第18章 こちら、アラシノ引越センター!
「いやいや、いいって!午後のJDすんごい頑張ってくれたじゃん!やるねぇ~」
「いえ、そんな……」
「でもさ、ホントに虫苦手なんだね~。あの驚き様凄かったよ!」
「す、すいません…」
児島さんはあの言い訳をそのまま信用しているらしく。
…やっぱ天然ってこういう人の事言うんじゃないか…?
「夏なんか引越屋は大変だぞぉ。SIMフリーならぬ、虫フリー…って、夏までいないか」
「え?」
「だって、次の就職先見つかるまでのつなぎって聞いたよ?」
「あ、ああ…まあ…」
ちょっとバツが悪そうに、二宮くんは笑った。
「でも…結構楽しいです…引っ越し…」
「そう?そう言ってもらえたら嬉しいな。俺は好きなんだよ。
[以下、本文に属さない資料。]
[src/rtl/stopwatch_pkg.sv]
// Shared stopwatch definitions: time-field widths, limits and default clock rates.
// Used by both the stopwatch datapath and the stopwatch control unit.
package stopwatch_pkg;

    localparam int MSEC_W = 7;
    localparam int SEC_W  = 6;
    localparam int MIN_W  = 6;
    localparam int HOUR_W = 5;

    localparam logic [MSEC_W-1:0] MSEC_MAX = 7'd99;
    localparam logic [SEC_W-1:0]  SEC_MAX  = 6'd59;
    localparam logic [MIN_W-1:0]  MIN_MAX  = 6'd59;
    localparam logic [HOUR_W-1:0] HOUR_MAX = 5'd23;

    localparam int DEF_CLK_HZ  = 100_000_000;
    localparam int DEF_TICK_HZ = 100;

    // Complete time-of-count value, used for the next-state bundle.
    typedef struct packed {
        logic [MSEC_W-1:0] msec;
        logic [SEC_W-1:0]  sec;
        logic [MIN_W-1:0]  min;
        logic [HOUR_W-1:0] hour;
    } sw_time_t;

endpackage

[src/rtl/tick_gen_100hz.sv]
// Prescaler producing a one-cycle registered tick every CLK_HZ/TICK_HZ enabled
// clocks. The count holds while disabled, so a stop/resume keeps the partial period.
module tick_gen_100hz
    import stopwatch_pkg::*;
#(
    parameter int CLK_HZ  = DEF_CLK_HZ,
    parameter int TICK_HZ = DEF_TICK_HZ
) (
    input  logic clk,
    input  logic rst,
    input  logic i_en,
    input  logic i_clear,
    output logic o_tick
);

    localparam int              DIV  = CLK_HZ / TICK_HZ;
    localparam int              PW   = $clog2(DIV);
    localparam logic [PW-1:0]   LAST = PW'(DIV - 1);

    logic [PW-1:0] pre_cnt;
    logic          tick_reg;

    // Prescaler count and tick pulse; clear wins over enable and drops a pending tick.
    always_ff @(posedge clk or negedge rst) begin
        if (!rst) begin
            pre_cnt  <= '0;
            tick_reg <= 1'b0;
        end else if (i_clear) begin
            pre_cnt  <= '0;
            tick_reg <= 1'b0;
        end else begin
            tick_reg <= i_en && (pre_cnt == LAST);
            if (i_en) begin
                pre_cnt <= (pre_cnt == LAST) ? '0 : pre_cnt + 1'b1;
            end
        end
    end

    assign o_tick = tick_reg;

endmodule

[src/rtl/stopwatch_dp.sv]
// Stopwatch datapath: 1/100 s tick generation plus the cascaded
// hundredths/seconds/minutes/hours wrap counters feeding the display mux.
module stopwatch_dp
    import stopwatch_pkg::*;
#(
    parameter int CLK_HZ  = DEF_CLK_HZ,
    parameter int TICK_HZ = DEF_TICK_HZ
) (
    input  logic              clk,
    input  logic              rst,
    input  logic              i_runstop,
    input  logic              i_clear,
    output logic [MSEC_W-1:0] o_msec,
    output logic [SEC_W-1:0]  o_sec,
    output logic [MIN_W-1:0]  o_min,
    output logic [HOUR_W-1:0] o_hour,
    output logic              o_tick
);

    logic              tick;
    logic [MSEC_W-1:0] msec_q;
    logic [SEC_W-1:0]  sec_q;
    logic [MIN_W-1:0]  min_q;
    logic [HOUR_W-1:0] hour_q;
    sw_time_t          time_d;

    tick_gen_100hz #(
        .CLK_HZ  (CLK_HZ),
        .TICK_HZ (TICK_HZ)
    ) u_tick_gen (
        .clk     (clk),
        .rst     (rst),
        .i_en    (i_runstop),
        .i_clear (i_clear),
        .o_tick  (tick)
    );

    // Next time value: ripple the carries combinationally so every field moves on one edge.
    always_comb begin
        time_d.msec = msec_q;
        time_d.sec  = sec_q;
        time_d.min  = min_q;
        time_d.hour = hour_q;
        if (tick) begin
            if (msec_q == MSEC_MAX) begin
                time_d.msec = '0;
                if (sec_q == SEC_MAX) begin
                    time_d.sec = '0;
                    if (min_q == MIN_MAX) begin
                        time_d.min  = '0;
                        time_d.hour = (hour_q == HOUR_MAX) ? '0 : hour_q + 1'b1;
                    end else begin
                        time_d.min = min_q + 1'b1;
                    end
                end else begin
                    time_d.sec = sec_q + 1'b1;
                end
            end else begin
                time_d.msec = msec_q + 1'b1;
            end
        end
    end

    // Time-field registers; clear overrides any tick arriving on the same edge.
    always_ff @(posedge clk or negedge rst) begin
        if (!rst) begin
            msec_q <= '0;
            sec_q  <= '0;
            min_q  <= '0;
            hour_q <= '0;
        end else if (i_clear) begin
            msec_q <= '0;
            sec_q  <= '0;
            min_q  <= '0;
            hour_q <= '0;
        end else begin
            msec_q <= time_d.msec;
            sec_q  <= time_d.sec;
            min_q  <= time_d.min;
            hour_q <= time_d.hour;
        end
    end

    assign o_msec = msec_q;
    assign o_sec  = sec_q;
    assign o_min  = min_q;
    assign o_hour = hour_q;
    assign o_tick = tick;

endmodule

[config.mk]
export PLATFORM = sky130hd
export DESIGN_NAME = stopwatch_dp
export DESIGN_NICKNAME = d
export VERILOG_FILES = /design/src/rtl/stopwatch_pkg.sv /design/src/rtl/tick_gen_100hz.sv /design/src/rtl/stopwatch_dp.sv
export SDC_FILE = /design/constraint.sdc
export NUM_CORES = 1
export LEC_CHECK = 0
export CAP_MARGIN = 20
export CORE_MARGIN = 2
export CORE_UTILIZATION = 45
export DETAILED_ROUTE_END_ITERATION = 8
export PLACE_DENSITY = 0.77
export SLEW_MARGIN = 10
export SYNTH_ARGS = -nofsm -noshare
export SYNTH_HDL_FRONTEND = slang
export SYNTH_HIERARCHICAL = 1
export SYNTH_SLANG_ARGS = --single-unit
[constraint.sdc]
create_clock -name clk -period 2.2 [get_ports clk]
set_input_delay 0.22 -clock clk [delete_from_list [all_inputs] [get_ports clk]]
set_output_delay 0.22 -clock clk [all_outputs]
set_load 0.02 [all_outputs]
==> key figures, run 1 <==
STA
  – Final-report setup violation count: 0
  – Final hold vios: 7
  – Max transition margin: 0.616
  – Final period util: 0.980
  – Final slew viol count: 0
  – Worst clock skew on the final layout: 0.0141 ns
  – Min Clock Period, post-route: 2.16 ns
  – WHS: -0.00840 ns
  – Pin slew with the least headroom to its limit: 0.576 ns
  – Max Clk Rate: 0.464 GHz
  – RSZ-0062 raised after global routing: yes

Route
  – Number of design rule violations left after detail routing: 0
  – Total number of vias: 2201
  – Number of antenna-violating nets in the routed design: 0
  – Initial DRC Count: 114
  – First-pass detailed-route iteration total: 4
  – Total detailed-routing wirelength: 5410 µm
  – Mean routed wirelength per cell: 14.4 µm
  – Routed vias/inst: 5.85

Yosys
  – Proportion of register bits with asynchronous set or reset after synthesis: 1.00
  – Top area cells in the synthesized netlist: dfrtp_1 (46%), a21oi_1 (5.5%), or4_1 (3.6%)
  – Cell type contributing the most total cell area after synthesis: dfrtp_1
  – Count of state elements after synthesis: 45
  – Most used standard cell by instance count after synthesis: dfrtp_1
  – Post-synth EDFFs: 0
  – Share of synthesized area occupied by flip-flops and latches: 0.456
  – Most frequently used flop master after synthesis: dfrtp_1
  – Share of Yosys cell area claimed by the top area cell type: 0.456
  – Synthesized area: 2470 µm²
  – Synth warnings: 6
  – List of most frequent post-synthesis cells: dfrtp_1 (45), a21oi_1 (27), nor2_1 (18)
  – Synth Instances: 264
  – Post-Synthesis Mean Instance Area: 9.35 µm²
  – Library cells used by synthesis: 45
  – Mapped Nets: 273

Worst setup path
  – Setup slack of the most critical reg-to-reg path: 0.04 ns
  – Nature of the critical path endpoint: flip-flop
  – Arrival time at the worst endpoint: 2.39 ns
  – Kind of critical path: flip-flop to flip-flop
  – Maximum fanout along the worst path: 12
  – Worst r2r src: o_msec[3]
  – Startpoint class of the critical path: flip-flop
  – Required time worst endpoint: 2.43 ns
  – Register-to-Register Path Depth: 4
  – Endpoint of the most critical register-to-register path: o_hour[2]

Place
  – Number of I/O port buffers: 28
  – Cell area reported after detailed placement: 2900 µm²
  – DPL Wire Length: 3720 µm
  – Final weighted congestion of routability-driven global placement: 0.780

Status
  – Failing checks: negative hold slack
  – Run status: finished with violations

Power and ir drop
  – Max rail drop VDD: 0.000262 V
  – Switching share of total power: 0.225
  – Net switching power: 359 µW
  – Internal Pwr Total: 1.24 mW
  – Sequential share of power: 0.530
  – Leakage dissipation: 1.15 nW
  – Combinational Power Share: 0.058
  – P per Cell Area: 527 nW/µm²
  – Sum of internal, switching and leakage power: 1.60 mW
  – Clock Power Share: 0.412

Layout
  – Final cell area excluding filler cells: 3030 µm²
  – Final net count: 314
  – Fill cell count: 477
  – Area used by sequential logic in the layout: 1130 µm²
  – Signed area change from the synthesized netlist to the final layout: 22.8%
  – Layout cell share with drive strength beyond 1: 0.111
  – Area taken by multi-input logic gates: 1250 µm²
  – Layout Utilization: 0.582
  – Ant. Diodes: 0

Global routing
  – Total global routing overflow: 0
  – Overall Global Routing Usage: 0.191
  – First-pass GRT wire length: 9490 µm
  – Maximum number of pins on one net before global-route repair: 46
  – Antenna violations before repair: 0
  – Number of global-route vias before repair: 2057

Clocking
  – Clk_lat worst skew: 0.30 ns
  – Clock root buffer: clkbuf_8
  – Number of clock sinks seen by CTS: 45
  – Post-CTS Hold Fix Bufs: 0
  – Clock tree from TritonCTS: built
  – Clock buffer count from CTS: 5
  – # H-tree levels: 2
  – Clock transition at the registers of the reported paths: 0.09 ns
  – Maximum count of clock buffers along a single path: 2

Flow run
  – # Max-Cap Violations: 0

Die
  – Chip height: 78.1 µm
  – Std-Cell Rows: 26
  – Area of the die: 6090 µm²
  – Chip Width: 78.1 µm
  – Core Region: 5200 µm²
  – Initial core utilization: 0.474
  – Number of top-level pins: 29

Worst hold path
  – Tightest Hold Check Type: input pin to asynchronous set/reset pin
what timing repair did:
action                                  CTS  global route
endpoints found under the setup margin    1             3
resized for setup                         0             1
pin swaps                                 1             0
setup buffers                             0             2
worst max path at each step:
stage / slack [ns] / cells past startpoint / to / from
after floorplan: -0.04 / 5 / o_hour[0] / o_msec[3]
after global placement: 0.05 / 4 / o_hour[0] / o_msec[3]
after detailed placement: 0.02 / 4 / o_hour[0] / o_msec[3]
after CTS: 0.02 / 4 / o_hour[2] / o_msec[3]
after global routing: -0.03 / 4 / o_hour[2] / o_msec[3]
final: 0.04 / 4 / o_hour[2] / o_msec[3]
flip-flops by register name, summed over array words and instances (netlist names):
register            count
o_msec                  7
u_tick_gen/o_tick       1
o_min                   6
o_hour                  5
u_tick_gen/pre_cnt     20
o_sec                   6
layer usage:
metal	share of wire	global-route usage	wire length, µm	vias to the layer above
met5	0	0	0	-
met3	0.038	0.0345	205	9
met2	0.49	0.330	2660	50
li1	-	-	-	1075
met4	0.012	0.0474	65	0
met1	0.46	0.249	2470	1067
power groups by stage:
| stage | sequential, mW | combinational (mW) | clock, mW |
|---|---|---|---|
| 2_1_floorplan | 0.868 | 0.0384 | 0 |
| 3_3_place_gp | 0.863 | 0.0913 | 0 |
| 3_5_place_dp | 0.863 | 0.0931 | 0 |
| 4_1_cts | 0.847 | 0.0940 | 0.678 |
| 5_1_grt | 0.849 | 0.104 | 0.719 |
| 6_report | 0.847 | 0.0923 | 0.659 |
cells by family after synthesis:
| logic type | synth area share |
|---|---|
| AND/OR/NAND/NOR | 0.274 |
| AO/OA/AOI/OAI | 0.159 |
| flip-flops | 0.456 |
| buffers and inverters | 0.0360 |
| XOR/XNOR | 0.0461 |
| adder cells (fa/ha/maj) | 0.0253 |
| multiplexers | 0.00405 |
placed cells by master, fill, tap and decap left out, types with 4 or more instances in the layout:
cell	n
or3_1	5
nand3_1	12
inv_1	10
clkdlybuf4s50_1	27
nor2_1	18
dfrtp_1	43
nand4_1	9
o21ai_0	15
clkbuf_8	6
nor3_1	5
xnor2_1	9
nand2_1	16
nor4_1	4
and2_1	5
a21oi_1	27
buf_4	17
xor2_1	4
or4_1	12
o31ai_1	7
nand2b_1	6
ha_1	5
through the flow:
stage	hold WS, ns	std cells	setup TNS (ns)	worst slack [ns]
final	-0.00840	376	0	0.0447
after global routing	0.0362	376	-0.0281	-0.0280
after CTS	0.0117	374	0	0.0205
after detailed placement	0.343	366	0	0.0235
after global placement	0.338	366	0	0.0543
after floorplan	-0.0756	264	-0.0563	-0.0365
area by class of cell:
class	instances	share of cell area
multi-input cells	198	0.414
flip-flops and latches	45	0.372
repair buffers	45	0.133
well taps	70	0.0289
clock buffers	6	0.0273
clock inverters	2	0.0124
inverters	10	0.0124
critical path, cell delays in order, from the launching register on:
cell and delay, ns:
dfrtp_2 0.41, or4b_4 0.54, or4_4 0.51, or4_1 0.49, a21oi_1 0.13
(Power assumes the default switching activity.)
==> run 2: changes to the inputs <==
CORE_ASPECT_RATIO = 0.5   (was unset)
==> key figures, run 2 (same netlist as run 1, synthesis figures left out) <==
Status
  – Run status: completed

Global routing
  – First-pass GRT wire length: 9050 µm (-4.6%)
  – Number of global-route vias before repair: 2013 (-2.1%)
  – Total global routing overflow: 0 (unchanged)
  – Overall Global Routing Usage: 0.182 (-0.00950)
  – Maximum number of pins on one net before global-route repair: 29 (-37%)
  – Antenna violations before repair: 0 (unchanged)

Worst setup path
  – Maximum fanout along the worst path: 13 (+1)
  – Required time worst endpoint: 2.43 ns (about the same)
  – Startpoint class of the critical path: flip-flop
  – Kind of critical path: flip-flop to flip-flop
  – Register-to-Register Path Depth: 4 (unchanged)
  – Nature of the critical path endpoint: flip-flop
  – Arrival time at the worst endpoint: 2.38 ns (about the same)

Place
  – Number of I/O port buffers: 28 (unchanged)
  – Final weighted congestion of routability-driven global placement: 0.811 (+4.0%)
  – DPL Wire Length: 3850 µm (+3.5%)
  – Number of instances in the placed design: 367 (+0.27%)
  – Minimum setup slack after placement: 0.0352 ns (+0.0117 ns)

Clocking
  – Clk_lat worst skew: 0.30 ns (about the same)
  – Number of clock sinks seen by CTS: 45 (unchanged)
  – Maximum count of clock buffers along a single path: 2 (unchanged)
  – # H-tree levels: 2 (unchanged)
  – Clock tree from TritonCTS: built
  – Clock buffer count from CTS: 5 (unchanged)
  – Clock root buffer: clkbuf_8
  – Clock transition at the registers of the reported paths: 0.09 ns (about the same)

Die
  – Chip height: 56.4 µm (-28%)
  – Initial core utilization: 0.483 (+0.00859)
  – Std-Cell Rows: 18 (-31%)
  – Number of top-level pins: 29 (unchanged)
  – Chip Width: 109 µm (+39%)
  – Core Region: 5110 µm² (-1.8%)
  – Area of the die: 6130 µm² (+0.60%)

Route
  – Total number of vias: 2166 (-1.6%)
  – Routed vias/inst: 5.75 (-1.9%)
  – Number of antenna-violating nets in the routed design: 0 (unchanged)
  – First-pass detailed-route iteration total: 4 (unchanged)
  – Number of design rule violations left after detail routing: 0 (unchanged)
  – Mean routed wirelength per cell: 14.2 µm (-1.2%)
  – Total detailed-routing wirelength: 5360 µm (-0.89%)
  – Initial DRC Count: 84 (-26%)

Power and ir drop
  – Max rail drop VDD: 0.000353 V (+35%)
  – P per Cell Area: 549 nW/µm² (+4.1%)
  – Leakage dissipation: 1.16 nW (+1.0%)

STA
  – Final period util: 0.979 (about the same)
  – Post-route setup slack: 0.0464 ns (+0.00174 ns)
  – Max transition margin: 0.577 (-0.0389)
  – Final slew viol count: 0 (unchanged)
  – Worst clock skew on the final layout: 0.00992 ns (-0.00421 ns)
  – Final hold vios: 0 (-7)
  – Final-report setup violation count: 0 (unchanged)
  – Min Clock Period, post-route: 2.15 ns (-0.00174 ns)
  – RSZ-0062 raised after global routing: yes
  – Pin slew with the least headroom to its limit: 0.634 ns (+0.0584 ns)
  – Max Clk Rate: 0.464 GHz (about the same)

Layout
  – Ant. Diodes: 0 (unchanged)
  – Max FFs per register: 20 (unchanged)
  – Most frequent standard cell in the layout excluding fill and tap cells: dfrtp_1
  – Commonest cells after routing, fill and taps aside: dfrtp_1 (43), a21oi_1 (27), clkdlybuf4s50_1 (27)
  – Signed area change from the synthesized netlist to the final layout: 23.8%
  – Fill cell count: 435 (-8.8%)
  – Register name with the most flops: u_tick_gen/pre_cnt
  – Final net count: 315 (+0.32%)
  – Layout cell share with drive strength beyond 1: 0.114 (+0.00290)
  – Final Non-Filler Cells: 377 (+0.27%)
  – Layout Utilization: 0.598 (+0.0157)

Flow run
  – # Max-Cap Violations: 0 (unchanged)

Worst hold path
  – Tightest Hold Check Type: input pin to asynchronous set/reset pin
run 2: metrics by stage:
stage	setup TNS, ns	hold slack, ns	area, µm²	power, mW
after floorplan	-0.0563	-0.0756	2470	0.906
after global placement	0	0.261	2900	0.956
after detailed placement	0	0.275	2900	0.960
after CTS	0	0.490	3050	1.69
after global routing	-0.0196	0.533	3060	1.75
final	0	0.471	3060	1.68
run 2: path summary, 6_finish.rpt:
path	start	end	slack [ns]
max	o_msec[3]	o_hour[2]	0.05
min	rst	u_tick_gen/pre_cnt[15]	0.47
max reg2reg	o_msec[3]	o_hour[2]	0.05
min reg2reg	o_sec[1]	o_sec[1]	0.56
max in group asynchronous	rst	u_tick_gen/pre_cnt[10]	1.12
min in group clk	o_sec[1]	o_sec[1]	0.56
run 2: layout make-up:
class | count | area [µm²] | area share
inverter | 10 | 37.5 | 0.0123
clock buffer | 5 | 68.8 | 0.0225
tap | 70 | 87.6 | 0.0287
multi-input combinational | 198 | 1260 | 0.411
clock inverter | 3 | 65.1 | 0.0213
timing repair buffer | 46 | 413 | 0.135
sequential | 45 | 1130 | 0.369
run 2: worst max-delay path, cell delays in order (launching register included):
cell     delay (ns)
dfrtp_2        0.41
or4b_4         0.55
or4_4          0.51
or4_1          0.49
a21oi_1        0.14
run 2: what timing repair did:
action | 4_1_cts | 5_1_grt
setup endpoints to repair | 0 | 5
hold buffers | 1 | 0
resized for setup | 0 | 1
hold endpoints to repair | 26 | 0
buffers inserted | 0 | 1
run 2: routing by layer:
metal / vias up / global-route usage / part of all wire
li1: 1075 / - / -
met1: 1037 / 0.239 / 0.46
met2: 52 / 0.310 / 0.50
met3: 2 / 0.0395 / 0.039
met4: 0 / 0.0366 / 0.0050
met5: - / 0 / 0
run 2: power breakdown:
| part | switching (mW) | total (mW) | internal, mW |
|---|---|---|---|
| registers | 0.0117 | 0.847 | 0.836 |
| logic | 0.0578 | 0.0950 | 0.0372 |
| clock network | 0.285 | 0.736 | 0.451 |
| total | 0.354 | 1.68 | 1.32 |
引っ越し屋!」
児島さんは、本当にこの仕事が好きで。
アルバイトから試験を受けて社員になって、作業員の中じゃ数人しか居ないマイスターにもなってる。
プロの作業員ってことだ。
だから、俺たちみたいなつなぎで来てるバイトでも、横柄な態度を取ることなく、ちゃんと仕事を教えてくれる。
本気のいい人だ。
「大野くんもそうなんでしょ?」
「えっ…まあ…そうですね」
「でもまあ、繁忙期終わるまで居てくれたら助かるけどさ…人の人生だからなあ…」
「まあ…でも、俺も…ちょっと楽しいなって思ってます」
「ほんと?嬉しいなあ…」
ニコニコと、児島さんはハンドルを切った。